---- Dataset records

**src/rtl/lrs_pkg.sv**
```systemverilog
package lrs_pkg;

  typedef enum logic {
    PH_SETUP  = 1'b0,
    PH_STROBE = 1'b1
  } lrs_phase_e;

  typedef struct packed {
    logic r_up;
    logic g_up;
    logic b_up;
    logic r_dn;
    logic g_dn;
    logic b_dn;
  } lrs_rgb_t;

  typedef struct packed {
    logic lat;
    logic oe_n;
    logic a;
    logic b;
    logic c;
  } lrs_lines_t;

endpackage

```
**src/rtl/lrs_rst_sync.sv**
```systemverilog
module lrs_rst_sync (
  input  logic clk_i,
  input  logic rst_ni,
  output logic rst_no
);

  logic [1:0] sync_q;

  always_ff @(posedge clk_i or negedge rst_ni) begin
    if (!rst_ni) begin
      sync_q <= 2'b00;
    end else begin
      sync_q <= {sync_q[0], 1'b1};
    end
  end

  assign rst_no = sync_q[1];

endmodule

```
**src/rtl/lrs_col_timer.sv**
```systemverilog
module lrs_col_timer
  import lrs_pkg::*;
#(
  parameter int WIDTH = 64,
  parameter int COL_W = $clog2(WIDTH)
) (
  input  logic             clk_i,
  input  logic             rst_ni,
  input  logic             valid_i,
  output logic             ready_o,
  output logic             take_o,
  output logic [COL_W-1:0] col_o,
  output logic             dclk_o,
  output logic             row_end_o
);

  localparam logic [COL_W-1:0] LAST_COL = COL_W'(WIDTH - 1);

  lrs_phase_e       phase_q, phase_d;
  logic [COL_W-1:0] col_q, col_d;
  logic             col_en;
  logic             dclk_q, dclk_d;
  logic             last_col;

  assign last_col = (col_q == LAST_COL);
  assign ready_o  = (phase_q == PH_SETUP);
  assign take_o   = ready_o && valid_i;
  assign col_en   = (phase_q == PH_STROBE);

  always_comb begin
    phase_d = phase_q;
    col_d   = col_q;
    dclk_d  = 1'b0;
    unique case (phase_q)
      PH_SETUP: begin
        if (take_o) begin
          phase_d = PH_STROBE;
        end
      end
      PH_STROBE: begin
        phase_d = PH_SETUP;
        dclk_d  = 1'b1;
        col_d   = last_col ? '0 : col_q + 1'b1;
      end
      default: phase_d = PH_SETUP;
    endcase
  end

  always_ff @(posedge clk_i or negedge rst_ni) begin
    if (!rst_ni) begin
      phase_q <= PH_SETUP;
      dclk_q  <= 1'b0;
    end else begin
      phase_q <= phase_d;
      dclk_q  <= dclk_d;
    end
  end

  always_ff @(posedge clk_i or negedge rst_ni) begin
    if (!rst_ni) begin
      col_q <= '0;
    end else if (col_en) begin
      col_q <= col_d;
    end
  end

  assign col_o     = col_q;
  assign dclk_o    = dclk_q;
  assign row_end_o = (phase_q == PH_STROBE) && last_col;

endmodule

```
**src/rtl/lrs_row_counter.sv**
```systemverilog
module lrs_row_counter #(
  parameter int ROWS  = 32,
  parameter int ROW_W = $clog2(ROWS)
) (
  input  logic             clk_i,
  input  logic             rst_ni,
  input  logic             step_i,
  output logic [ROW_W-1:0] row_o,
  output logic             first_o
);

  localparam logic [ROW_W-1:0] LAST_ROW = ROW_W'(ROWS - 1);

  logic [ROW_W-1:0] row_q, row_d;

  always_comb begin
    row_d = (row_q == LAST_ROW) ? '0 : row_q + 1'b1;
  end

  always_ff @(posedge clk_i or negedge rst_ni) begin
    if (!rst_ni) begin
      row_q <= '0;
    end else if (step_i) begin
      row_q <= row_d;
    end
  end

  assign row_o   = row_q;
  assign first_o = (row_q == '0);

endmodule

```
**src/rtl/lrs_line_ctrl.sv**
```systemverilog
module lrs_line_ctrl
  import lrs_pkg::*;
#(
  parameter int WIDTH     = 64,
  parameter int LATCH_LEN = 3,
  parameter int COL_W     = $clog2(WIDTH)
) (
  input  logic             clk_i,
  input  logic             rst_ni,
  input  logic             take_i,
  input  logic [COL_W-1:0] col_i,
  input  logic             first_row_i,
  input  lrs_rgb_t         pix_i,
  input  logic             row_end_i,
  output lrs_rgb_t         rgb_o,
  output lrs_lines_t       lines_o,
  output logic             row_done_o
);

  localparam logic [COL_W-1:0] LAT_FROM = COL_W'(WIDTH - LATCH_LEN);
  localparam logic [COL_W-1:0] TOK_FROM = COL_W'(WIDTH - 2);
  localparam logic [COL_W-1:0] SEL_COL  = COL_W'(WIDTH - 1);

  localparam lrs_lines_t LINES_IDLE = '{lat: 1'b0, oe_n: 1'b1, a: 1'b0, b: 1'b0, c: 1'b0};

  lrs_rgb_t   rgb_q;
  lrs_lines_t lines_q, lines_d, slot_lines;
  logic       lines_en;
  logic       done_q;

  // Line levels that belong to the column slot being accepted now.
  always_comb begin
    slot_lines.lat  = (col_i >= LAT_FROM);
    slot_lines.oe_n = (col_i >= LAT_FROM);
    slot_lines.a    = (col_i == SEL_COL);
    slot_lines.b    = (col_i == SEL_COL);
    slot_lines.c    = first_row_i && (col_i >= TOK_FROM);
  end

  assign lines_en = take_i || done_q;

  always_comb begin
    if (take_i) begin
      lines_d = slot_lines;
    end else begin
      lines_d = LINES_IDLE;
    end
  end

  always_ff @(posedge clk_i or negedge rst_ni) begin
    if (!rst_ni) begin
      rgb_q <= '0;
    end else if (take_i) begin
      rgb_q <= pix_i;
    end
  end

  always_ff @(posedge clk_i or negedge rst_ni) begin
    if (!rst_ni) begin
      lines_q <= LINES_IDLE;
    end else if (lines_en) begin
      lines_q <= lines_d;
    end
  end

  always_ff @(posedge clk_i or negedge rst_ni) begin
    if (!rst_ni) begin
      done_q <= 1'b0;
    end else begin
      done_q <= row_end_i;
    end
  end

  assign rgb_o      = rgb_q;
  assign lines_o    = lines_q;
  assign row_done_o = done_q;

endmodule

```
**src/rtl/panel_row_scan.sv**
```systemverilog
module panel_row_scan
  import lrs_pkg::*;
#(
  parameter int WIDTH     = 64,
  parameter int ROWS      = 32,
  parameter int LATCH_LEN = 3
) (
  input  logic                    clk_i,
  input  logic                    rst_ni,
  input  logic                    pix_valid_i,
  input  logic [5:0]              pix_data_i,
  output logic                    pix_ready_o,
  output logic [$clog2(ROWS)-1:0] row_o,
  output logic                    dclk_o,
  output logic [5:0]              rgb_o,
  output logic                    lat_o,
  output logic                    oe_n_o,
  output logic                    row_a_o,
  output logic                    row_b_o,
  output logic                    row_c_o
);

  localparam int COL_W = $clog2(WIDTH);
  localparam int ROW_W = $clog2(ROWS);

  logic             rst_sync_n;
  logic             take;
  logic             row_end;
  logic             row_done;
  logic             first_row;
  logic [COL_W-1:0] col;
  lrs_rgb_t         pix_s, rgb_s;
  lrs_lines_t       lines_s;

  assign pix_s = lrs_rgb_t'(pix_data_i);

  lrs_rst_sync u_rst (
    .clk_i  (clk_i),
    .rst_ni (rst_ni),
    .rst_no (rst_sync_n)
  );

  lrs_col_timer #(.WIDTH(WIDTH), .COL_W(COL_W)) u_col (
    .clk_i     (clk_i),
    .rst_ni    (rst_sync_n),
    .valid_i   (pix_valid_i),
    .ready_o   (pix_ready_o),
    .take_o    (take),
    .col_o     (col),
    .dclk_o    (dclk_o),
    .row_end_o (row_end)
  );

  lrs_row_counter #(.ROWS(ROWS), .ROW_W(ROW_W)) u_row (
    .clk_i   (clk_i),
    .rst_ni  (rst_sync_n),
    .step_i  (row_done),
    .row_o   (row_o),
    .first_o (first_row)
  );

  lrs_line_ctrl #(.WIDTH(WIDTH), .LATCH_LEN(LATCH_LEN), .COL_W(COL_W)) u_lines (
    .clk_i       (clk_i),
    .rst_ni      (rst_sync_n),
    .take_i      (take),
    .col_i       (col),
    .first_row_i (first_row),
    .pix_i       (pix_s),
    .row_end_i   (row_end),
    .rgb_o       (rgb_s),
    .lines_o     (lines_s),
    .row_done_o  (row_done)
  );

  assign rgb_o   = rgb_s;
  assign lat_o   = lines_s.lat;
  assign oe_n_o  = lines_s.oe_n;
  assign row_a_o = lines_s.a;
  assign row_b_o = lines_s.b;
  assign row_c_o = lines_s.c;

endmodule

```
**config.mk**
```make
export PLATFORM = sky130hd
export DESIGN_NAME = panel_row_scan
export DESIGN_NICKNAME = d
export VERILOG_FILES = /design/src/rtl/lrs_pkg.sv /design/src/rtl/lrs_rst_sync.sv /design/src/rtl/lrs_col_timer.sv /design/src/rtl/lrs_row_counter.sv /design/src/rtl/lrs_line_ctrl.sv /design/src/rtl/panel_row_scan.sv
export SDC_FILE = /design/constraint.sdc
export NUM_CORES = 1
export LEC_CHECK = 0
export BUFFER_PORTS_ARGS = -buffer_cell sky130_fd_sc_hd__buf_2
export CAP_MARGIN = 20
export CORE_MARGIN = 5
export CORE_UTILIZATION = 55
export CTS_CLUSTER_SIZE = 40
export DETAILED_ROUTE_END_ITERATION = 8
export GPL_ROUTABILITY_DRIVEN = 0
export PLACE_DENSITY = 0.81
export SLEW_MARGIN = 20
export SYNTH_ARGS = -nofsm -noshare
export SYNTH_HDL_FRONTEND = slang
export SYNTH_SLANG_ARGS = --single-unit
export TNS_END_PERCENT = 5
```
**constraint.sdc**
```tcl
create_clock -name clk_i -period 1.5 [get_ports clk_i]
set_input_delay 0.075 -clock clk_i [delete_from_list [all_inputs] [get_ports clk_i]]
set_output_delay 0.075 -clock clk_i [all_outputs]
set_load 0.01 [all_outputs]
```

--------
---- Dataset records

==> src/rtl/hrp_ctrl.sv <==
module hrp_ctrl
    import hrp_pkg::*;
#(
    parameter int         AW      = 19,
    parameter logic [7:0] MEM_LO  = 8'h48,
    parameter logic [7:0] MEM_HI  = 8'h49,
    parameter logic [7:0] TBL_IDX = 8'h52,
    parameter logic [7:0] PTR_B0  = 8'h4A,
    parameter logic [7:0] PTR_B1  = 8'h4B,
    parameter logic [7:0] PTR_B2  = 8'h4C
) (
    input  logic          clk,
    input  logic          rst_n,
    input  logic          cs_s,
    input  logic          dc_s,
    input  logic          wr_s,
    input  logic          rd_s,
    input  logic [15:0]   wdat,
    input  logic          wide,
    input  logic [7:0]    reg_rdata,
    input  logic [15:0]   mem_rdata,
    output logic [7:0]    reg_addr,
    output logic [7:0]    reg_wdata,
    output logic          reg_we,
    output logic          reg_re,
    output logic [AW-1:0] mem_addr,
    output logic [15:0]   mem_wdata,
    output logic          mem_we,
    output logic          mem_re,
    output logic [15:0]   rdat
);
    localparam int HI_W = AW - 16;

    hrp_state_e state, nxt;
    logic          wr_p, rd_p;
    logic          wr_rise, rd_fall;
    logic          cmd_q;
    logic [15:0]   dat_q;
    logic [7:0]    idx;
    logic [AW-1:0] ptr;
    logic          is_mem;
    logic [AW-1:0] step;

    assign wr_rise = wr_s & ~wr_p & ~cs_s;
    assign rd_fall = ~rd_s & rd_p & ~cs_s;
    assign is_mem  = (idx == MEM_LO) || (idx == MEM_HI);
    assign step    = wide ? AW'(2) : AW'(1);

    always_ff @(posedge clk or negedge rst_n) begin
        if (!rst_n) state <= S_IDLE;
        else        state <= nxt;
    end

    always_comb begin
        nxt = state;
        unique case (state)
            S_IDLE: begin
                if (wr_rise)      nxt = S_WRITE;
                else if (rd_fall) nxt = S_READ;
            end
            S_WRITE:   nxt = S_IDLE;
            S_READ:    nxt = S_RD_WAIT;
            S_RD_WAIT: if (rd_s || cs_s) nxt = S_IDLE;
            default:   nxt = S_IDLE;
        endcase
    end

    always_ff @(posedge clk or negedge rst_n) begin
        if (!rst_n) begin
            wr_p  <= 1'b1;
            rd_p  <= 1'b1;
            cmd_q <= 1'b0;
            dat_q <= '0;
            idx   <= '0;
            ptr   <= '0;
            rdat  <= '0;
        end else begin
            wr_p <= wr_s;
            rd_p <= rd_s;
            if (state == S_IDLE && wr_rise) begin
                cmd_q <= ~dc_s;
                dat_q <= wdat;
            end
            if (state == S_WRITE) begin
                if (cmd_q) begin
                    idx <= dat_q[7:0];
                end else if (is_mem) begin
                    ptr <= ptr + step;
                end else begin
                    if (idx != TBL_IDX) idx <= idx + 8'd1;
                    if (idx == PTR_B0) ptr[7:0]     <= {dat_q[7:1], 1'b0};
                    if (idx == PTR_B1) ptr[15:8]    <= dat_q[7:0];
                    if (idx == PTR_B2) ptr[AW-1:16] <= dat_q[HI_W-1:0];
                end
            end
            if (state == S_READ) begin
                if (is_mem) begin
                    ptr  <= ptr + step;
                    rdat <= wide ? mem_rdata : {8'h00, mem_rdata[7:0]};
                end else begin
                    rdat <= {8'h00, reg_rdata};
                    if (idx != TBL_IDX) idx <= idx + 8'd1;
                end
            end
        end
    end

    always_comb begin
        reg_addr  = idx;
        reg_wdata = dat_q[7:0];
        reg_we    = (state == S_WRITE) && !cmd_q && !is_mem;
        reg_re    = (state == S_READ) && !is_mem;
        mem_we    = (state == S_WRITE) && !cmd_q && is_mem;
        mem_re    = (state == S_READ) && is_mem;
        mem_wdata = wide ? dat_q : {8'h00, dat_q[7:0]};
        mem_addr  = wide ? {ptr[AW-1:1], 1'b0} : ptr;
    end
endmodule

--------

■ Your task
Reply with nothing except the number of lines in the records that include the word "wide".

■ Answer section
5